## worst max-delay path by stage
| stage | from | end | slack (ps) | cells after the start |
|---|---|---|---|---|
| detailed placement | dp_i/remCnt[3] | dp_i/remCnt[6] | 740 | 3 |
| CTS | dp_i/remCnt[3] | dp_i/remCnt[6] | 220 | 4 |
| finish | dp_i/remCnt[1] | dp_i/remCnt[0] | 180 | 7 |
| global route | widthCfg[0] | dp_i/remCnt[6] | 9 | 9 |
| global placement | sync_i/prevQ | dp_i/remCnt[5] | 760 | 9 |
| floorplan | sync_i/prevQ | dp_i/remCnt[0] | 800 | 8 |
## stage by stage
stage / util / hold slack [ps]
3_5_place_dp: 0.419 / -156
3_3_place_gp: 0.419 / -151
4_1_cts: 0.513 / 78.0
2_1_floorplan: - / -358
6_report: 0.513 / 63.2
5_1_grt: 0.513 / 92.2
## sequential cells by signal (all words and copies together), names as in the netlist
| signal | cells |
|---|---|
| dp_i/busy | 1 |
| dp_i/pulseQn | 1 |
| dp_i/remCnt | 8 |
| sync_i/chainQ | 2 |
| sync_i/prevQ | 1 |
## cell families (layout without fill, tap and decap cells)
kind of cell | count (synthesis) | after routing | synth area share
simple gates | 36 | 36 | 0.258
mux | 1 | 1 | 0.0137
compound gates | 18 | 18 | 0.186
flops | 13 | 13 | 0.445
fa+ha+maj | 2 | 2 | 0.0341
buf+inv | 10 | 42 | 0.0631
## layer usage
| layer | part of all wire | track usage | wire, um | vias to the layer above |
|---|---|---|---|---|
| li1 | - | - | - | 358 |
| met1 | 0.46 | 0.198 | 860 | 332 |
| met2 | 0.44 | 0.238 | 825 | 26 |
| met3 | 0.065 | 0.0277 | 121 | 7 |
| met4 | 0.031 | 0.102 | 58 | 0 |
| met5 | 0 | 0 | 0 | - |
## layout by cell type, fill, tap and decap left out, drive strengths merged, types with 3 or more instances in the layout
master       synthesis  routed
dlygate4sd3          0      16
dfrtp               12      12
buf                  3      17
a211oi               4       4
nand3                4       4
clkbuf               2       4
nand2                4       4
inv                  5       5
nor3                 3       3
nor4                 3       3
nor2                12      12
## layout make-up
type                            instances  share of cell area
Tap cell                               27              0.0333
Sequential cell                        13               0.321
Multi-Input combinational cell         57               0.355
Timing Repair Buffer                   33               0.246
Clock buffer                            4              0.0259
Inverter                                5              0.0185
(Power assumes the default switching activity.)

◆ ◆ ◆ ◆ ◆

# [Prompt]
Copy all the lines above that hold the string "usage".

# [Task response]
## layer usage
| layer | part of all wire | track usage | wire, um | vias to the layer above |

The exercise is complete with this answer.